What is being asked: Every line below is to be quoted exactly, with nothing added or dropped.

:: Task input

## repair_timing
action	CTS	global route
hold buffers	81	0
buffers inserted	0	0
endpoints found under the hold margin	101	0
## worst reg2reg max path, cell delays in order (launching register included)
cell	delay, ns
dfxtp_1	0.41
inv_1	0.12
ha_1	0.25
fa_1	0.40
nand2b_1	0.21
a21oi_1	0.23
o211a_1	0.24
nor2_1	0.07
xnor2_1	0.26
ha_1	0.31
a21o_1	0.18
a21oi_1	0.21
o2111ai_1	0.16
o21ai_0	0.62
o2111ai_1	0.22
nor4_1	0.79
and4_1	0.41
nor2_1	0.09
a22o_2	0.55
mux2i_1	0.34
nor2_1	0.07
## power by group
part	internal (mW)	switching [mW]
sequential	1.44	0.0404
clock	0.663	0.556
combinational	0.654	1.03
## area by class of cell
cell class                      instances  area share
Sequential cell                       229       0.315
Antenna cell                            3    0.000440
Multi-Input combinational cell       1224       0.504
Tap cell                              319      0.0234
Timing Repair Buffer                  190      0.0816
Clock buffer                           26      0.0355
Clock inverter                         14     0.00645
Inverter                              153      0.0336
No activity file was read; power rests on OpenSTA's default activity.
--- config.mk ---
export PLATFORM = sky130hd
export DESIGN_NAME = hog_orientation_histogram_9bin_unit_flat
export DESIGN_NICKNAME = d
export VERILOG_FILES = /design/src/rtl/ohist_pkg.sv /design/src/rtl/ohist_if.sv /design/src/rtl/ohist_front.sv /design/src/rtl/ohist_queue.sv /design/src/rtl/ohist_back.sv /design/src/rtl/hog_orientation_histogram_9bin_unit.sv /design/src/flat_wrapper.sv
export SDC_FILE = /design/constraint.sdc
export NUM_CORES = 2
export LEC_CHECK = 0
export BUFFER_PORTS_ARGS = -buffer_cell sky130_fd_sc_hd__buf_2
export CAP_MARGIN = 20
export CORE_ASPECT_RATIO = 1.5
export CORE_MARGIN = 3
export CORE_UTILIZATION = 31
export DETAILED_ROUTE_END_ITERATION = 7
export PLACE_DENSITY_LB_ADDON = 0.12
export SYNTH_ARGS = -nofsm -noshare
export SYNTH_HDL_FRONTEND = slang
export SYNTH_SLANG_ARGS = --single-unit
--- constraint.sdc ---
create_clock -name clk_i -period 11.4 [get_ports clk_i]
set_input_delay 2.28 -clock clk_i [delete_from_list [all_inputs] [get_ports clk_i]]
set_output_delay 2.28 -clock clk_i [all_outputs]
set_load 0.03 [all_outputs]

::::

Output for this exercise:
## repair_timing
action	CTS	global route
hold buffers	81	0
buffers inserted	0	0
endpoints found under the hold margin	101	0
## worst reg2reg max path, cell delays in order (launching register included)
cell	delay, ns
dfxtp_1	0.41
inv_1	0.12
ha_1	0.25
fa_1	0.40
nand2b_1	0.21
a21oi_1	0.23
o211a_1	0.24
nor2_1	0.07
xnor2_1	0.26
ha_1	0.31
a21o_1	0.18
a21oi_1	0.21
o2111ai_1	0.16
o21ai_0	0.62
o2111ai_1	0.22
nor4_1	0.79
and4_1	0.41
nor2_1	0.09
a22o_2	0.55
mux2i_1	0.34
nor2_1	0.07
## power by group
part	internal (mW)	switching [mW]
sequential	1.44	0.0404
clock	0.663	0.556
combinational	0.654	1.03
## area by class of cell
cell class                      instances  area share
Sequential cell                       229       0.315
Antenna cell                            3    0.000440
Multi-Input combinational cell       1224       0.504
Tap cell                              319      0.0234
Timing Repair Buffer                  190      0.0816
Clock buffer                           26      0.0355
Clock inverter                         14     0.00645
Inverter                              153      0.0336
No activity file was read; power rests on OpenSTA's default activity.
--- config.mk ---
export PLATFORM = sky130hd
export DESIGN_NAME = hog_orientation_histogram_9bin_unit_flat
export DESIGN_NICKNAME = d
export VERILOG_FILES = /design/src/rtl/ohist_pkg.sv /design/src/rtl/ohist_if.sv /design/src/rtl/ohist_front.sv /design/src/rtl/ohist_queue.sv /design/src/rtl/ohist_back.sv /design/src/rtl/hog_orientation_histogram_9bin_unit.sv /design/src/flat_wrapper.sv
export SDC_FILE = /design/constraint.sdc
export NUM_CORES = 2
export LEC_CHECK = 0
export BUFFER_PORTS_ARGS = -buffer_cell sky130_fd_sc_hd__buf_2
export CAP_MARGIN = 20
export CORE_ASPECT_RATIO = 1.5
export CORE_MARGIN = 3
export CORE_UTILIZATION = 31
export DETAILED_ROUTE_END_ITERATION = 7
export PLACE_DENSITY_LB_ADDON = 0.12
export SYNTH_ARGS = -nofsm -noshare
export SYNTH_HDL_FRONTEND = slang
export SYNTH_SLANG_ARGS = --single-unit
--- constraint.sdc ---
create_clock -name clk_i -period 11.4 [get_ports clk_i]
set_input_delay 2.28 -clock clk_i [delete_from_list [all_inputs] [get_ports clk_i]]
set_output_delay 2.28 -clock clk_i [all_outputs]
set_load 0.03 [all_outputs]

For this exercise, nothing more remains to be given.